Task description: Among the lines of the records below, count those with the word "address". Reply with that number alone.

[Stored data]

`src/rtl/msx_slot_responder_if.sv`:
```
// msx_slot_responder_if: MSX slot bus plus backing-memory request/acknowledge port
// Signals:
//   maddr, mdata_in                      MSX address and sampled data bus
//   msltsl, mmreq, miorq, mrd, mwr, mm1  MSX strobes, active-low, asynchronous to clk
//   mdata_out, mdata_oe                  data driven to the MSX bus and its pad enable
//   mwait, mbusdir                       active-low /WAIT and BUSDIR
//   mem_req, mem_we, mem_addr, mem_wdata backing-memory request, held until mem_ack
//   mem_rdata, mem_ack                   backing-memory read data and one-cycle acknowledge
//   timeout                              sticky access-timeout flag
// Modports: slave (the responder), master (the host side / memory model)
interface msx_slot_responder_if;
    logic [15:0] maddr;
    logic [7:0]  mdata_in;
    logic [7:0]  mdata_out;
    logic        mdata_oe;
    logic        msltsl;
    logic        mmreq;
    logic        miorq;
    logic        mrd;
    logic        mwr;
    logic        mm1;
    logic        mwait;
    logic        mbusdir;
    logic        mem_req;
    logic        mem_we;
    logic [20:0] mem_addr;
    logic [7:0]  mem_wdata;
    logic [7:0]  mem_rdata;
    logic        mem_ack;
    logic        timeout;

    modport slave (
        input  maddr, mdata_in, msltsl, mmreq, miorq, mrd, mwr, mm1, mem_rdata, mem_ack,
        output mdata_out, mdata_oe, mwait, mbusdir, mem_req, mem_we, mem_addr, mem_wdata, timeout
    );

    modport master (
        output maddr, mdata_in, msltsl, mmreq, miorq, mrd, mwr, mm1, mem_rdata, mem_ack,
        input  mdata_out, mdata_oe, mwait, mbusdir, mem_req, mem_we, mem_addr, mem_wdata, timeout
    );
endinterface

```
`src/rtl/msx_slot_responder.sv`:
```
// msx_slot_responder: MSX cartridge responder with a four-bank 8 KB mapper onto a req/ack memory port
// Ports:
//   clk     system clock, at least 8x the MSX clock
//   mreset  synchronous active-low reset
//   bus     msx_slot_responder_if.slave: MSX bus in/out, backing-memory port, sticky timeout
// Parameters:
//   WAIT_TIMEOUT  clk cycles spent in a request before /WAIT is released and the access abandoned
//   IO_PORT       I/O port address (only with MSX_IO_PORT_EN)
// Build option: define MSX_IO_PORT_EN to add an 8-bit I/O register at IO_PORT
module msx_slot_responder #(
    parameter int WAIT_TIMEOUT = 63
`ifdef MSX_IO_PORT_EN
    ,
    parameter logic [7:0] IO_PORT = 8'h40
`endif
) (
    input logic clk,
    input logic mreset,
    msx_slot_responder_if.slave bus
);
    localparam int CW = $clog2(WAIT_TIMEOUT + 1);

    typedef enum logic [2:0] {IDLE, DECODE, REQ, DRIVE, REGWR, RELEASE} state_t;

    state_t          r_state;
    logic [3:0]      r_stb1, r_stb2;
    logic [15:0]     r_addr1, r_addr2;
    logic [7:0]      r_din1, r_din2;
    logic            r_armed;
    logic [15:0]     r_addr;
    logic [7:0]      r_wdata;
    logic            r_we;
    logic            r_io;
    logic [3:0][7:0] r_bank;
    logic [CW-1:0]   r_cnt;
    logic            r_to;
    logic            r_ab;
    logic [7:0]      r_dout;
    logic            r_oe;
    logic            r_wait;
    logic            r_req;
    logic            r_mwe;
    logic [20:0]     r_maddr;
    logic [7:0]      r_mwd;
    logic            r_timeout;

    logic       w_sltsl, w_mreq, w_rd, w_wr;
    logic       w_rel, w_mem_start, w_io_start, w_ab;
    logic [2:0] w_bsel;

    // Strobes synchronize to the inactive level so nothing starts out of reset.
    always_ff @(posedge clk) begin
        if (!mreset) begin
            r_stb1  <= '1;
            r_stb2  <= '1;
            r_addr1 <= '0;
            r_addr2 <= '0;
            r_din1  <= '0;
            r_din2  <= '0;
        end else begin
            r_stb1  <= {bus.msltsl, bus.mmreq, bus.mrd, bus.mwr};
            r_stb2  <= r_stb1;
            r_addr1 <= bus.maddr;
            r_addr2 <= r_addr1;
            r_din1  <= bus.mdata_in;
            r_din2  <= r_din1;
        end
    end

    assign {w_sltsl, w_mreq, w_rd, w_wr} = r_stb2;
    assign w_mem_start = !w_sltsl && !w_mreq && (w_rd ^ w_wr);
    // An abort seen this cycle counts as well as one latched earlier.
    assign w_ab = r_ab || w_sltsl;
    // Offsetting by two maps windows 2..5 onto 0..3; everything else lands on 4..7.
    assign w_bsel = r_addr[15:13] - 3'd2;

`ifdef MSX_IO_PORT_EN
    logic [1:0] r_iom1, r_iom2;
    logic [7:0] r_io_reg;
    logic       r_busdir;

    always_ff @(posedge clk) begin
        if (!mreset) begin
            r_iom1 <= '1;
            r_iom2 <= '1;
        end else begin
            r_iom1 <= {bus.miorq, bus.mm1};
            r_iom2 <= r_iom1;
        end
    end

    assign w_rel = (&r_stb2) && r_iom2[1];
    // mm1 low with miorq low is an interrupt acknowledge, not a port access.
    assign w_io_start = !r_iom2[1] && r_iom2[0] && (r_addr2[7:0] == IO_PORT) && (w_rd ^ w_wr);
    assign bus.mbusdir = r_busdir;
`else
    assign w_rel = &r_stb2;
    assign w_io_start = 1'b0;
    assign bus.mbusdir = 1'b1;
`endif

    always_ff @(posedge clk) begin
        if (!mreset) begin
            r_state   <= IDLE;
            r_armed   <= 1'b0;
            r_addr    <= '0;
            r_wdata   <= '0;
            r_we      <= 1'b0;
            r_io      <= 1'b0;
            r_bank    <= '0;
            r_cnt     <= '0;
            r_to      <= 1'b0;
            r_ab      <= 1'b0;
            r_dout    <= 8'hFF;
            r_oe      <= 1'b0;
            r_wait    <= 1'b1;
            r_req     <= 1'b0;
            r_mwe     <= 1'b0;
            r_maddr   <= '0;
            r_mwd     <= '0;
            r_timeout <= 1'b0;
`ifdef MSX_IO_PORT_EN
            r_io_reg  <= 8'h00;
            r_busdir  <= 1'b1;
`endif
        end else begin
            case (r_state)
                IDLE: begin
                    if (w_rel) r_armed <= 1'b1;
                    // A cycle only counts once a full release has been seen since the last one.
                    if (r_armed && (w_mem_start || w_io_start)) begin
                        r_state <= DECODE;
                        r_armed <= 1'b0;
                        r_addr  <= r_addr2;
                        r_wdata <= r_din2;
                        r_we    <= !w_wr;
                        r_io    <= !w_mem_start;
                    end
                end
                DECODE: begin
                    r_cnt <= '0;
                    r_to  <= 1'b0;
                    r_ab  <= 1'b0;
                    if (r_io) begin
`ifdef MSX_IO_PORT_EN
                        if (r_we) begin
                            r_io_reg <= r_wdata;
                            r_state  <= RELEASE;
                        end else begin
                            r_dout   <= r_io_reg;
                            r_oe     <= 1'b1;
                            r_busdir <= 1'b0;
                            r_state  <= DRIVE;
                        end
`else
                        r_state <= RELEASE;
`endif
                    end else if (w_bsel[2]) begin
                        r_state <= RELEASE;
                    end else if (r_we && r_addr[15:13] == 3'd3) begin
                        r_state <= REGWR;
                    end else begin
                        r_state <= REQ;
                        r_req   <= 1'b1;
                        r_mwe   <= r_we;
                        r_maddr <= {r_bank[w_bsel[1:0]], r_addr[12:0]};
                        r_mwd   <= r_wdata;
                        r_wait  <= 1'b0;
                    end
                end
                REQ: begin
                    r_ab <= w_ab;
                    if (bus.mem_ack) begin
                        r_req  <= 1'b0;
                        r_wait <= 1'b1;
                        if (!r_mwe && !r_to && !w_ab) begin
                            r_dout  <= bus.mem_rdata;
                            r_oe    <= 1'b1;
                            r_state <= DRIVE;
                        end else if (!r_mwe && r_to && !w_ab && !w_rd) begin
                            // Late ack after a timeout: keep 8'hFF on the bus until mrd rises.
                            r_oe    <= 1'b1;
                            r_state <= DRIVE;
                        end else begin
                            r_oe    <= 1'b0;
                            r_state <= RELEASE;
                        end
                    end else if (w_ab) begin
                        r_wait <= 1'b1;
                        r_oe   <= 1'b0;
                    end else if (r_to) begin
                        r_oe <= !r_mwe && !w_rd;
                    end else if (r_cnt == CW'(WAIT_TIMEOUT - 1)) begin
                        r_to      <= 1'b1;
                        r_timeout <= 1'b1;
                        r_wait    <= 1'b1;
                        r_dout    <= 8'hFF;
                        r_oe      <= !r_mwe;
                    end else begin
                        r_cnt <= r_cnt + 1'b1;
                    end
                end
                DRIVE: begin
                    if (w_rd) begin
                        r_oe    <= 1'b0;
                        r_state <= IDLE;
`ifdef MSX_IO_PORT_EN
                        r_busdir <= 1'b1;
`endif
                    end
                end
                REGWR: begin
                    r_bank[r_addr[12:11]] <= r_wdata;
                    r_state <= RELEASE;
                end
                RELEASE: begin
                    if (w_rel) begin
                        r_armed <= 1'b1;
                        r_state <= IDLE;
                    end
                end
                default: r_state <= IDLE;
            endcase
        end
    end

    assign bus.mdata_out = r_dout;
    assign bus.mdata_oe  = r_oe;
    assign bus.mwait     = r_wait;
    assign bus.mem_req   = r_req;
    assign bus.mem_we    = r_mwe;
    assign bus.mem_addr  = r_maddr;
    assign bus.mem_wdata = r_mwd;
    assign bus.timeout   = r_timeout;
endmodule

```
`src/flat_wrapper.sv`:
```
// flat-port wrapper written by rule: the top's interface ports become plain ports
module msx_slot_responder_flat 
#(
    parameter int WAIT_TIMEOUT = 63

)
  (clk, mreset, bus_maddr, bus_mdata_in, bus_msltsl, bus_mmreq, bus_miorq, bus_mrd, bus_mwr, bus_mm1, bus_mem_rdata, bus_mem_ack, bus_mdata_out, bus_mdata_oe, bus_mwait, bus_mbusdir, bus_mem_req, bus_mem_we, bus_mem_addr, bus_mem_wdata, bus_timeout);
  msx_slot_responder_if bus_i ();
  input logic clk;
  input logic mreset;
  input wire logic [$bits(bus_i.maddr)-1:0] bus_maddr;
  input wire logic [$bits(bus_i.mdata_in)-1:0] bus_mdata_in;
  input wire logic [$bits(bus_i.msltsl)-1:0] bus_msltsl;
  input wire logic [$bits(bus_i.mmreq)-1:0] bus_mmreq;
  input wire logic [$bits(bus_i.miorq)-1:0] bus_miorq;
  input wire logic [$bits(bus_i.mrd)-1:0] bus_mrd;
  input wire logic [$bits(bus_i.mwr)-1:0] bus_mwr;
  input wire logic [$bits(bus_i.mm1)-1:0] bus_mm1;
  input wire logic [$bits(bus_i.mem_rdata)-1:0] bus_mem_rdata;
  input wire logic [$bits(bus_i.mem_ack)-1:0] bus_mem_ack;
  output wire logic [$bits(bus_i.mdata_out)-1:0] bus_mdata_out;
  output wire logic [$bits(bus_i.mdata_oe)-1:0] bus_mdata_oe;
  output wire logic [$bits(bus_i.mwait)-1:0] bus_mwait;
  output wire logic [$bits(bus_i.mbusdir)-1:0] bus_mbusdir;
  output wire logic [$bits(bus_i.mem_req)-1:0] bus_mem_req;
  output wire logic [$bits(bus_i.mem_we)-1:0] bus_mem_we;
  output wire logic [$bits(bus_i.mem_addr)-1:0] bus_mem_addr;
  output wire logic [$bits(bus_i.mem_wdata)-1:0] bus_mem_wdata;
  output wire logic [$bits(bus_i.timeout)-1:0] bus_timeout;
  assign bus_i.maddr = bus_maddr;
  assign bus_i.mdata_in = bus_mdata_in;
  assign bus_i.msltsl = bus_msltsl;
  assign bus_i.mmreq = bus_mmreq;
  assign bus_i.miorq = bus_miorq;
  assign bus_i.mrd = bus_mrd;
  assign bus_i.mwr = bus_mwr;
  assign bus_i.mm1 = bus_mm1;
  assign bus_i.mem_rdata = bus_mem_rdata;
  assign bus_i.mem_ack = bus_mem_ack;
  assign bus_mdata_out = bus_i.mdata_out;
  assign bus_mdata_oe = bus_i.mdata_oe;
  assign bus_mwait = bus_i.mwait;
  assign bus_mbusdir = bus_i.mbusdir;
  assign bus_mem_req = bus_i.mem_req;
  assign bus_mem_we = bus_i.mem_we;
  assign bus_mem_addr = bus_i.mem_addr;
  assign bus_mem_wdata = bus_i.mem_wdata;
  assign bus_timeout = bus_i.timeout;
  msx_slot_responder #(.WAIT_TIMEOUT(WAIT_TIMEOUT)) u_core (.clk(clk), .mreset(mreset), .bus(bus_i));
endmodule
```
`config.mk`:
```
export PLATFORM = sky130hd
export DESIGN_NAME = msx_slot_responder_flat
export DESIGN_NICKNAME = d
export VERILOG_FILES = /design/src/rtl/msx_slot_responder_if.sv /design/src/rtl/msx_slot_responder.sv /design/src/flat_wrapper.sv
export SDC_FILE = /design/constraint.sdc
export NUM_CORES = 1
export LEC_CHECK = 0
export CORE_ASPECT_RATIO = 1.2
export CORE_UTILIZATION = 49
export DETAILED_ROUTE_END_ITERATION = 10
export MAX_ROUTING_LAYER = met4
export PLACE_DENSITY = 0.76
export SLEW_MARGIN = 40
export SYNTH_ARGS = -nofsm -noshare
export SYNTH_HDL_FRONTEND = slang
export SYNTH_SLANG_ARGS = --single-unit
```
`constraint.sdc`:
```
create_clock -name clk -period 1.9 [get_ports clk]
set_input_delay 0.19 -clock clk [delete_from_list [all_inputs] [get_ports clk]]
set_output_delay 0.19 -clock clk [all_outputs]
set_load 0.01 [all_outputs]
```
==> metrics.cfg <==
[sta]
period_share=0.907
holdWs_ns=0.129
grt_setup_unrepaired=no
slew_viol_final=0
maxClockFrequency_mhz=580
min_period_ns=1.72
finalHoldViolations=0
setup_violations=0
fin_skew_ns=0.00734

[placement]
placed_area_um2=7180
portBuffers=80
gp_congestion=0.829
dp_hpwl_mm=8.11

[detailed_routing]
routed_via_density=4.99
ant_nets=0
num_vias=4322
drt-total-wl_mm=11.8
route.detailed.drc=0
drt_iter0_markers=164
drtPass1Iterations=5
detail_route.wl_per_cell_um=13.6

[clocking]
cts_root_buf=clkbuf_16
clkTransAtPathRegs_ns=0.06
cts.sinks=168
cts_buffer_depth=2
insertion_delay_ns=0.42
cts_tree=done
htreeDepth=4
cts_buffers=17

[worst_hold_path]
hp-start=mreset
whs_endpoint=u_core.r_stb2[0]$_SDFF_PN1_
worstHoldPathType=in -> reg
worstHoldPathCells=2

[worst_setup_path]
cp.required_ns=2.18
r2r_end=u_core.r_addr[9]$_SDFFE_PN0P_
r2r-start=u_core.r_stb2[0]$_SDFF_PN1_
path_class=reg -> reg
rr_worst_depth=7
worstPathMaxFanout=25
end_kind=register
start_kind=register
r2r_slack_ns=0.18
cp.arrival_ns=2.01

[synthesis]
synthXorXnorAreaFrac=0.00568
synthArstFlopShare=0
synth.top_cells.by_count=dfxtp_1 (168), nor2_1 (79), mux2i_1 (62), nand2_1 (56), and2_1 (48)
synth_cell_types=56
synth_fa_ha_area_frac=0.00609
synth_ff_type=dfxtp_1
synth_top_cells_by_area=dfxtp_1 (55%), mux2i_1 (10%), and2_1 (4.9%)
yosysMostFrequentCell=dfxtp_1
synth_top_area_frac=0.546
synth_compound_area_frac=0.0688
yosysSeqAreaShare=0.546
yosys_warnings=0
synth_edf_count=0
yosys.area.top_type=dfxtp_1
synth_mux_area_frac=0.134
ys_ff_latch=168
syn_inst=609
synth_area_um2=6160
synth_simple_gate_area_share=0.204
synth.avg_cell_area_um2=10.1
synth_top_family_by_area=simple AND/OR/NAND/NOR gates
synth.net_count=653

[layout]
largest_reg_flops=32
nets=738
drive_above_1_share=0.110
area_growth_pct=26.2
top_register=u_core.r_bank
diodes=0
final_cell_area_um2=7780

[power]
p_sw_mw=1.59
pwr-share-comb=0.043
p_sw_frac=0.222
pwr-share-clk=0.452
p_leak_nw=2.90
power_density_nw_per_um2=923
p_int_mw=5.58
vdd_drop_max_mv=0.606
pwr-share-seq=0.505

[run]
cap_violations=0

[outcome]
run_status=finished, final reports clean

[global_route]
track_usage=0.194
globalRouteOverflowTotal=0
antenna_found_initial=0
grt_pass1_vias=4178
grt_pass1_wl_mm=19.7
grt_max_degree=48

[die]
initial_core_util=0.507
die_x_um=104
dieHeight_um=125
fp.coreArea_um2=12200
rows=44
io_pins=84
dieArea_um2=13000

## metal layers
layer  wire length (um)  track usage  vias to the layer above
li1                   -            -                     2216
met1               5360        0.231                     2012
met2               5920        0.325                       81
met3                365       0.0351                       13
met4                163       0.0756                        0
met5                  0            -                        -
## cells in the final DEF (no fill, tap or decap), types with 2 or more instances in the layout
cell,instances
o211ai_1,2
and2_1,48
nand2_1,55
nand4_1,2
buf_4,24
mux2i_1,62
o21ai_0,9
clkdlybuf4s50_1,79
nor2b_1,14
clkinvlp_4,3
a21oi_1,34
o21ai_1,6
o31a_1,2
or3_1,2
nor4_1,3
nand3_1,5
buf_12,3
clkbuf_16,17
ha_1,3
or2_2,2
inv_1,2
a211oi_2,2
inv_6,5
mux4_1,3
nand2b_1,13
dfxtp_1,167
xnor2_1,4
nor3_1,6
nor2_1,79
mux4_2,5
nor3b_1,8
## worst max-delay path by stage
stage	from	end
after floorplan	u_core.r_stb2[1]$_SDFF_PN1_	u_core.r_addr[13]$_SDFFE_PN0P_
after global placement	bus_mem_ack	u_core.r_cnt[3]$_SDFFE_PN0P_
after detailed placement	bus_mem_ack	u_core.r_cnt[4]$_SDFFE_PN0P_
after CTS	u_core.r_cnt[0]$_SDFFE_PN0P_	u_core.bus.mdata_out[2]$_SDFFE_PN1P_
after global routing	u_core.r_cnt[0]$_SDFFE_PN0P_	u_core.bus.mdata_out[2]$_SDFFE_PN1P_
final	u_core.r_stb2[0]$_SDFF_PN1_	u_core.r_addr[9]$_SDFFE_PN0P_
## critical path, stage by stage (launching register included)
cell,delay (ns)
dfxtp_1,0.31
ha_1,0.27
and4bb_1,0.20
nand2b_1,0.10
or3_1,0.37
buf_12,0.18
nand2_1,0.08
a21oi_1,0.07
## through the flow
step / util / setup WS, ns / std cells / setup TNS, ns / total power [mW]
after floorplan: - / 0.161 / 609 / 0 / 3.87
after global placement: 0.590 / 0.0557 / 835 / 0 / 4.00
after detailed placement: 0.590 / -0.0171 / 835 / -0.0285 / 4.01
after CTS: 0.637 / 0.0590 / 866 / 0 / 7.23
after global routing: 0.639 / 0.0164 / 867 / 0 / 7.42
final: 0.639 / 0.176 / 867 / 0 / 7.18
## area by class of cell
cell class                 instances  area [um^2]
sequential                       168         3360
fill                             972         4390
timing repair buffer             107         1040
tap                              161          201
clock buffer                      18          429
inverter                           3         11.3
clock inverter                    13          138
multi-input combinational        397         2600
## power groups by stage
stage / Combinational [mW] / Clock [mW] / Sequential [mW]
6_report: 0.308 / 3.25 / 3.62
2_1_floorplan: 0.184 / 0 / 3.69
4_1_cts: 0.306 / 3.30 / 3.62
5_1_grt: 0.337 / 3.46 / 3.63
3_3_place_gp: 0.302 / 0 / 3.70
3_5_place_dp: 0.304 / 0 / 3.70
## cells by family (layout without fill, tap and decap cells)
| kind of cell | Yosys count | after routing |
|---|---|---|
| XOR/XNOR | 4 | 4 |
| flip-flops | 168 | 168 |
| other | 1 | 1 |
| AND/OR/NAND/NOR | 248 | 248 |
| buffers and inverters | 44 | 141 |
| adder cells (fa/ha/maj) | 3 | 3 |
| AO/OA/AOI/OAI | 70 | 70 |
| multiplexers | 71 | 71 |
## repair_timing
action	in CTS	in global routing
setup buffers	0	1
gates resized for setup	0	5
hold buffers	0	0
endpoints found under the setup margin	0	10
endpoints found under the hold margin	0	0
Note: power is estimated with default switching activity, not from simulation.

Reply to the task: 2